A, Northeast corner of Connecticut; B, corner between Rhode Island, Massachusetts, and Connecticut; C, at north end of line between New York and Pennsylvania, 400 feet from shore of Lake Erie; D, on State line north of Howard, Md.
TREATY WITH GREAT BRITAIN, 1783
The definite treaty of peace with Great Britain, concluded September 3, 1783,39 defines the boundaries of the United States in terms similar to those of the provisional treaty.
The northern boundary became at once a fruitful source of dissension between the two countries. From the time of the conclusion of peace almost to the present day the definite location of this line has been the subject of a series of treaties, commissions, and surveys. An outline history of the settlement of this dispute follows.
TREATY OF LONDON, 1794
The fourth article of the treaty of London,40 signed November 19, 1794, provided that
Whereas it is uncertain whether the river Mississippi extends so far to the northward as to be intersected by a line to be drawn due west from the Lake of the Woods, in the manner mentioned in the treaty of peace between His Majesty and the United States: * the two parties will proceed, by amicable
negotiations, to regulate the boundary line in that quarter.
This matter was not settled, however, until 1818.
The fifth article of the same treaty makes provision for settling another doubtful point, as follows:
Whereas doubts have arisen what river was truly intended under the name of the river St. Croix, mentioned in the said treaty of peace, and forming a part of the boundary therein described; that question shall be referred to the final decision of commissions to be appointed in the following manner, viz,
Here follow provisions that His Majesty and the President of the United States should each appoint a commissioner, and that these two commissioners should agree on a third, or if they should fail to agree on the third, he was to be chosen by lot in their presence.

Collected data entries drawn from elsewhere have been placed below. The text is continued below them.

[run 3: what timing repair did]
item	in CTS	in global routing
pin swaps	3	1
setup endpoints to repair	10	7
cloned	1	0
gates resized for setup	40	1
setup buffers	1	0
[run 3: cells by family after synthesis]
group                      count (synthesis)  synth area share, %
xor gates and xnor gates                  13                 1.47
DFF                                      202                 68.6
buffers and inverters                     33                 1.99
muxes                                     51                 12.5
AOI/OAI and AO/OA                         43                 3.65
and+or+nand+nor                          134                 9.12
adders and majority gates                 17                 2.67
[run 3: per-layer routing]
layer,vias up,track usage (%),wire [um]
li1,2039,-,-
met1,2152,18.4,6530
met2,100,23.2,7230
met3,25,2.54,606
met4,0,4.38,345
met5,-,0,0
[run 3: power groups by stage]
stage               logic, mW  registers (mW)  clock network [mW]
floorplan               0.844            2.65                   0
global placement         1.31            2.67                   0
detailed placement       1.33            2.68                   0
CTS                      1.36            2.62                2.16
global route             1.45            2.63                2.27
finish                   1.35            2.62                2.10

Which was the true St. Croix River had been a matter of controversy between the governments of Massachusetts and Nova Scotia since the year 1764.
The commissioners appointed under the foregoing provisions decided, on October 25, 1798, that the river called Schoodiac and the northern branch thereof (called Cheputnaticook) is the true River St. Croix, and that its source is at the northernmost headspring of the northern branch aforesaid. A monument was erected at that spot under the direction of the commissioners.
Malloy, W. M., op. cit., vol. 1, p. 586.
40 Idem, p. 594.
41 Gallatin, Albert, The right of the United States of America to the northeastern boundary claimed by them, p. 9, New York, 1840.
TREATY OF GHENT, 1814
By the treaty of peace concluded at Ghent 42 December 24, 1814, it was agreed to provide for a final adjustment of the boundaries described in the treaty of 1783 that had not yet been ascertained and determined, embracing certain islands in the Bay of Fundy and the whole of the boundary line from the source of the River St. Croix to the most northwestern point of the Lake of the Woods.
By article 4 provision was made for the appointment of commissioners to settle the title to several islands in the Bay of Passamaquoddy, which is a part of the Bay of Fundy, and the island of Grand Manan, in the Bay of Fundy. The fifth article made provision for the appointment of commissioners to settle the boundary from the source of the River St. Croix to the River Iroquois or Cataraquy [St. Lawrence]. The sixth and seventh articles provided for commissioners to continue the line to the Lake of the Woods.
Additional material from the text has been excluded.